So here I am… again making a vow to lose weight. More than that I’m on a journey to find my happy state where I don’t have a stressful day and then eat whatever sweet treat I can get my hands on. Every year I’ve promised myself in the New Year by my birthday I’ll lose 25lbs and then my birthday comes and I don’t lose anything most of the time I’ve gained.
Then I say summertime is coming I’m going to bring sexy back, but sexy seems to stay buried within the folds and then I turn around and its labor day and the holidays come and I’m back at square one. This has been the cycle I’ve lived for the past 5 years. The only time I seemed like I was on the right track was after the end of a 9 year relationship I was able to focus on me and as a requested Christmas gift get on Weight Watchers and lost 15 lbs and then college got difficult and I gained 15lbs back as well as my degree. (I’d give my degree to lose 30lbs though) Now I’m twenty-seven years old, single, childless and wondering if the reason why I’m still single is because of my size. I remember a time when I used to be the skinny girl in the group now I’m always the fat pretty one as I once was told. I don’t want to be skinny but I’d love to be able to be comfortable in my own skin, not worry about having undergarments to pull the rolls in, or going on the beach and not wanting to go in the water or better yet take off my cover up because of what I know is under it.
|France 2008 My failed skinny pose|
Why Now? I’m a make up artist and a stylist part of my job is accentuating the best features of a client and other times hiding some flaws but through it all one of the things I say and believe is that everyone I work with is beautiful. I believe that with all my heart and a lot of the reason why I want to lose weight is for esthetic reasons but recently after being diagnosed with Scoliosis ( my spine is curved and two discs are out of place which causes pain for me almost 24/7) as well as being border line diabetic I realized if I don’t start making changes now my future as I’ve imagined it will not be a bright one. I was told that I have to do physical therapy and lose weight but still I haven’t made any significant changes. But now I have to listen to a body who feels like 10 years older then it is. I want to be energetic, rested and healthy again and by God’s grace and the support of friends and family I’m going to get to healthy.

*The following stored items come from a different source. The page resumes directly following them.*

## config.mk

```make
export PLATFORM = sky130hd
export DESIGN_NAME = sram_host
export DESIGN_NICKNAME = d
export VERILOG_FILES = /design/src/inc/sram_host_pkg.sv /design/src/design/reset_sync.sv /design/src/design/sram_host.sv
export SDC_FILE = /design/constraint.sdc
export NUM_CORES = 1
export LEC_CHECK = 0
export ABC_AREA = 1
export BUFFER_PORTS_ARGS = -buffer_cell sky130_fd_sc_hd__buf_2
export CAP_MARGIN = 0
export CORE_ASPECT_RATIO = 0.9
export CORE_MARGIN = 5
export CORE_UTILIZATION = 45
export DETAILED_ROUTE_END_ITERATION = 7
export PLACE_DENSITY = 0.83
export SYNTH_ARGS = -nofsm -noshare
export SYNTH_HDL_FRONTEND = slang
export SYNTH_HIERARCHICAL = 1
export SYNTH_SLANG_ARGS = --single-unit
```

## constraint.sdc

```tcl
create_clock -name sys_clk -period 2.4 [get_ports sys_clk]
set_input_delay 0.12 -clock sys_clk [delete_from_list [all_inputs] [get_ports sys_clk]]
set_output_delay 0.12 -clock sys_clk [all_outputs]
set_load 0.02 [all_outputs]
```
==> config.mk <==
export PLATFORM = sky130hd
export DESIGN_NAME = pdma_top
export DESIGN_NICKNAME = d
export VERILOG_FILES = /design/src/pdma_pkg.sv /design/src/pdma_arb.sv /design/src/pdma_chan.sv /design/src/pdma_top.sv
export SDC_FILE = /design/constraint.sdc
export NUM_CORES = 2
export LEC_CHECK = 0
export BUFFER_PORTS_ARGS = -buffer_cell sky130_fd_sc_hd__buf_2
export CAP_MARGIN = 20
export CORE_MARGIN = 2
export CORE_UTILIZATION = 35
export DETAILED_ROUTE_END_ITERATION = 12
export HOLD_SLACK_MARGIN = 0.06
export PLACE_DENSITY = 0.57
export SYNTH_ARGS = -nofsm -noshare
export SYNTH_HDL_FRONTEND = slang
export SYNTH_SLANG_ARGS = --single-unit
==> constraint.sdc <==
create_clock -name aclk -period 6.5 [get_ports aclk]
set_input_delay 0 -clock aclk [delete_from_list [all_inputs] [get_ports aclk]]
set_output_delay 0 -clock aclk [all_outputs]
set_load 0.02 [all_outputs]
==> src/pdma_pkg.sv <==
// Purpose: shared constants for the eight-channel peripheral dma block
// Assumes: 16-bit channel registers held in the low half of 32-bit bus words
// Notes:   register map, control field positions, engine states
package pdma_pkg;
   localparam int NCH  = 8;
   localparam int NREQ = 128;
   localparam int AW   = 9;
   localparam int CW   = 10;

   // channel window: channel number in addr[7:5], register index in addr[4:2]
   localparam int CH_LSB   = 5;
   localparam int IDX_LSB  = 2;
   localparam logic [AW-1:0] OFF_SHARED_A = 9'h100;
   localparam logic [AW-1:0] OFF_SHARED_B = 9'h104;

   localparam logic [2:0] RI_CON = 3'h0;
   localparam logic [2:0] RI_REQ = 3'h1;
   localparam logic [2:0] RI_STA = 3'h2;
   localparam logic [2:0] RI_STB = 3'h3;
   localparam logic [2:0] RI_PAD = 3'h4;
   localparam logic [2:0] RI_CNT = 3'h5;

   // channel_control fields; B_FORCE is the force bit of the request-select register
   localparam int B_CHANNEL_ON_BIT   = 15;
   localparam int B_SIZE   = 14;
   localparam int B_DIR    = 13;
   localparam int B_HALF   = 12;
   localparam int B_NULL_WRITE_SELECT  = 11;
   localparam int AM_LSB   = 4;
   localparam int B_ONESHOT = 0;
   localparam int B_PP     = 1;
   localparam int B_FORCE  = 15;

   localparam logic [15:0] CON_MASK = 16'hf833;
   localparam logic [15:0] REQ_MASK = 16'h807f;
   localparam logic [15:0] CNT_MASK = 16'h03ff;
   localparam logic [15:0] ALL_MASK = 16'hffff;
   localparam logic [15:0] RST_REG  = 16'h0000;

   localparam logic [1:0] AM_INC   = 2'h0;
   localparam logic [1:0] AM_NOINC = 2'h1;
   localparam logic [1:0] AM_PIA   = 2'h2;

   localparam logic [1:0] RESP_OK  = 2'h0;
   localparam logic [1:0] RESP_ERR = 2'h2;

   typedef enum logic [1:0] {
      ST_IDLE = 2'b00,
      ST_RD   = 2'b01,
      ST_CAP  = 2'b11,
      ST_WR   = 2'b10
   } pdma_state_t;

   // byte-lane merge of a software write, unimplemented bits forced to zero
   function automatic logic [15:0] merge(input logic [15:0] old_v,
                                         input logic [15:0] new_v,
                                         input logic [1:0]  strb,
                                         input logic [15:0] mask);
      logic [15:0] r;
      r = old_v;
      if (strb[0]) r[7:0]  = new_v[7:0];
      if (strb[1]) r[15:8] = new_v[15:8];
      return r & mask;
   endfunction : merge
endpackage : pdma_pkg

==> src/pdma_arb.sv <==
// Purpose: fixed-priority pick of the next ready channel
// Assumes: lower channel number wins
// Notes:   purely combinational
`timescale 1ns/1ps
module pdma_arb #(
   parameter int NCH = pdma_pkg::NCH
) (
   input  wire logic [NCH-1:0]         req,
   output logic                        any,
   output logic [$clog2(NCH)-1:0]      gnt
);
   import pdma_pkg::*;
   always_comb begin
      any = 1'b0;
      gnt = '0;
      for (int i = NCH - 1; i >= 0; i--) begin
         if (req[i]) begin
            any = 1'b1;
            gnt = ($clog2(NCH))'(i);
         end
      end
   end
endmodule : pdma_arb

==> src/pdma_chan.sv <==
// Purpose: one dma channel: its registers, trigger capture and block progress
// Assumes: per_req lines are one-cycle pulses from logic on aclk
// Notes:   software writes win over hardware clears in the same cycle
`timescale 1ns/1ps
module pdma_chan #(
   parameter int NREQ = pdma_pkg::NREQ
) (
   input  wire logic             aclk,
   input  wire logic             aresetn,
   input  wire logic             wr_en,
   input  wire logic [2:0]       wr_idx,
   input  wire logic [15:0]      wr_data,
   input  wire logic [1:0]       wr_strb,
   input  wire logic [NREQ-1:0]  per_req,
   input  wire logic             xfer_done,
   output logic [15:0]           con_q,
   output logic [15:0]           reqsel_q,
   output logic [15:0]           sta_q,
   output logic [15:0]           stb_q,
   output logic [15:0]           pad_q,
   output logic [15:0]           cnt_q,
   output logic [9:0]            idx_q,
   output logic                  buf_b_q,
   output logic                  rdy,
   output logic                  irq_q
);
   import pdma_pkg::*;
   logic        channel_on_bit;
   logic        hit;
   logic        last;
   logic        pend_q;
   logic        stop;
   logic [10:0] moved;
   logic [10:0] half_pt;

   assign channel_on_bit    = con_q[B_CHANNEL_ON_BIT];
   assign hit     = per_req[reqsel_q[6:0]];
   assign last    = (idx_q == cnt_q[9:0]);
   assign moved   = {1'b0, idx_q} + 11'h001;
   assign half_pt = 11'(({1'b0, cnt_q[9:0]} + 11'h002) >> 1);
   assign stop    = xfer_done & last & con_q[B_ONESHOT] & (~con_q[B_PP] | buf_b_q);
   assign rdy     = channel_on_bit & (pend_q | reqsel_q[B_FORCE]);

   always_ff @(posedge aclk) begin
      if (!aresetn) begin
         con_q    <= RST_REG;
         reqsel_q <= RST_REG;
         sta_q    <= RST_REG;
         stb_q    <= RST_REG;
         pad_q    <= RST_REG;
         cnt_q    <= RST_REG;
      end else begin
         if (stop)
            con_q[B_CHANNEL_ON_BIT] <= 1'b0;
         if (xfer_done)
            reqsel_q[B_FORCE] <= 1'b0;
         if (wr_en) begin
            case (wr_idx)
               RI_CON: con_q <= merge(con_q, wr_data, wr_strb, CON_MASK);
               RI_REQ: reqsel_q <= merge(reqsel_q, wr_data, wr_strb, REQ_MASK) |
                                   {reqsel_q[B_FORCE] & ~xfer_done, 15'h0000};
               RI_STA: sta_q <= merge(sta_q, wr_data, wr_strb, ALL_MASK);
               RI_STB: stb_q <= merge(stb_q, wr_data, wr_strb, ALL_MASK);
               RI_PAD: pad_q <= merge(pad_q, wr_data, wr_strb, ALL_MASK);
               RI_CNT: cnt_q <= merge(cnt_q, wr_data, wr_strb, CNT_MASK);
               default: ;
            endcase
         end
      end
   end

   always_ff @(posedge aclk) begin
      if (!aresetn || !channel_on_bit) begin
         idx_q   <= 10'h000;
         buf_b_q <= 1'b0;
      end else if (xfer_done) begin
         if (last) begin
            idx_q <= 10'h000;
            if (con_q[B_PP])
               buf_b_q <= ~buf_b_q;
         end else begin
            idx_q <= idx_q + 10'h001;
         end
      end
   end

   // a request in the cycle its transfer ends is kept
   always_ff @(posedge aclk) begin
      if (!aresetn)
         pend_q <= 1'b0;
      else
         pend_q <= channel_on_bit & (hit | (pend_q & ~xfer_done));
   end

   always_ff @(posedge aclk) begin
      if (!aresetn)
         irq_q <= 1'b0;
      else
         irq_q <= xfer_done & (con_q[B_HALF] ? (moved == half_pt) : last);
   end
endmodule : pdma_chan
--- config.mk ---
export PLATFORM = sky130hd
export DESIGN_NAME = fvc_top
export DESIGN_NICKNAME = d
export VERILOG_FILES = /design/src/hdl/fvc_pkg.sv /design/src/hdl/fvc_sync.sv /design/src/hdl/fvc_gain_dec.sv /design/src/hdl/fvc_top.sv
export VERILOG_INCLUDE_DIRS = /design/src /design/src/hdl
export SDC_FILE = /design/constraint.sdc
export NUM_CORES = 1
export LEC_CHECK = 0
export BUFFER_PORTS_ARGS = -buffer_cell sky130_fd_sc_hd__buf_2
export CORE_MARGIN = 8
export CORE_UTILIZATION = 49
export DETAILED_ROUTE_END_ITERATION = 16
export PLACE_DENSITY = 0.8
export SLEW_MARGIN = 0
export SYNTH_ARGS = -nofsm -noshare
export SYNTH_HDL_FRONTEND = slang
export SYNTH_SLANG_ARGS = --single-unit
--- constraint.sdc ---
create_clock -name CLK -period 1 [get_ports CLK]
set_input_delay 0.05 -clock CLK [delete_from_list [all_inputs] [get_ports CLK]]
set_output_delay 0.05 -clock CLK [all_outputs]
set_load 0.1 [all_outputs]
--- src/hdl/fvc_defs.svh ---
// Constants for the fixed reference control register
`ifndef FVC_DEFS_SVH
`define FVC_DEFS_SVH

// ----------------------------------------------------------------
// Register map
// ----------------------------------------------------------------
`define FVC_ADDR_W          4
`define FVC_REF_CTRL_OFS    4'h0
`define FVC_REF_CTRL_RST    8'h00

// ----------------------------------------------------------------
// Field positions
// ----------------------------------------------------------------
`define FVC_BIT_ENABLE      7
`define FVC_BIT_READY       6
`define FVC_BIT_TEMP_EN     5
`define FVC_BIT_TEMP_RNG    4
`define FVC_CMP_GAIN_HI     3
`define FVC_CMP_GAIN_LO     2
`define FVC_ADC_GAIN_HI     1
`define FVC_ADC_GAIN_LO     0

`endif

--- src/hdl/fvc_pkg.sv ---
// Types shared by the fixed reference control logic
package fvc_pkg;

  // Gain selector codes, same for both paths
  typedef enum logic [1:0] {
    FVC_GAIN_OFF = 2'h0,
    FVC_GAIN_1X  = 2'h1,
    FVC_GAIN_2X  = 2'h2,
    FVC_GAIN_4X  = 2'h3
  } fvc_gain_t;

  // Ready tracking states, Gray along off -> settling -> ready
  typedef enum logic [1:0] {
    FVC_ST_OFF    = 2'h0,
    FVC_ST_SETTLE = 2'h1,
    FVC_ST_READY  = 2'h3
  } fvc_state_t;

endpackage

My Goal: I’ve put numbers and sizes on it but there is nothing like getting to healthy, having a good nights sleep all the time rather than seldom. Being able to healthy as a way of life and not just a diet to lose some pounds. Having a healthy relationship with food where I am not using it as a way in which to feel better. ( Sorry cake I’ll always love you) What does healthy look like? Healthy is a nice size 8 with hips that don’t lie and whose back won’t be in pain anymore because the strain will be taken off my back, ankles, and knees. (Hello Heels!) and most of all I won’t be borderline diabetic, I’ll add years on to my life, and I’ll cut my chances of the many diseases that take women out daily.
My Pledge: That one year from now I will be able to look back and see how I finally got to a healthy me through many small changes. The first one adding at least 20 minutes of activity to my daily activities. Making sure I eat at least one serving of fruits and vegetables daily. (would you believe I don’t always do that) Continue drinking water as I’ve been doing (pat on my back) Cut my sweet intake to once a day.
The Tools: My Wii! I have all these great dance games and workout games, My DVD player along with my palates dvds, hula hoop workout, and Gospel Aerobics. I’m going to finally put all that money to use that I’ve spent on these dvds and games and start using them. I have awesome looking workout clothing that I don’t use and when the summer comes I’m going to start biking again.
|The infamous bathing suit picture Panama 2010|
Starting Weight: September 26, 2011 195 lbs by October 26, 2011 my goal is to be down to 188!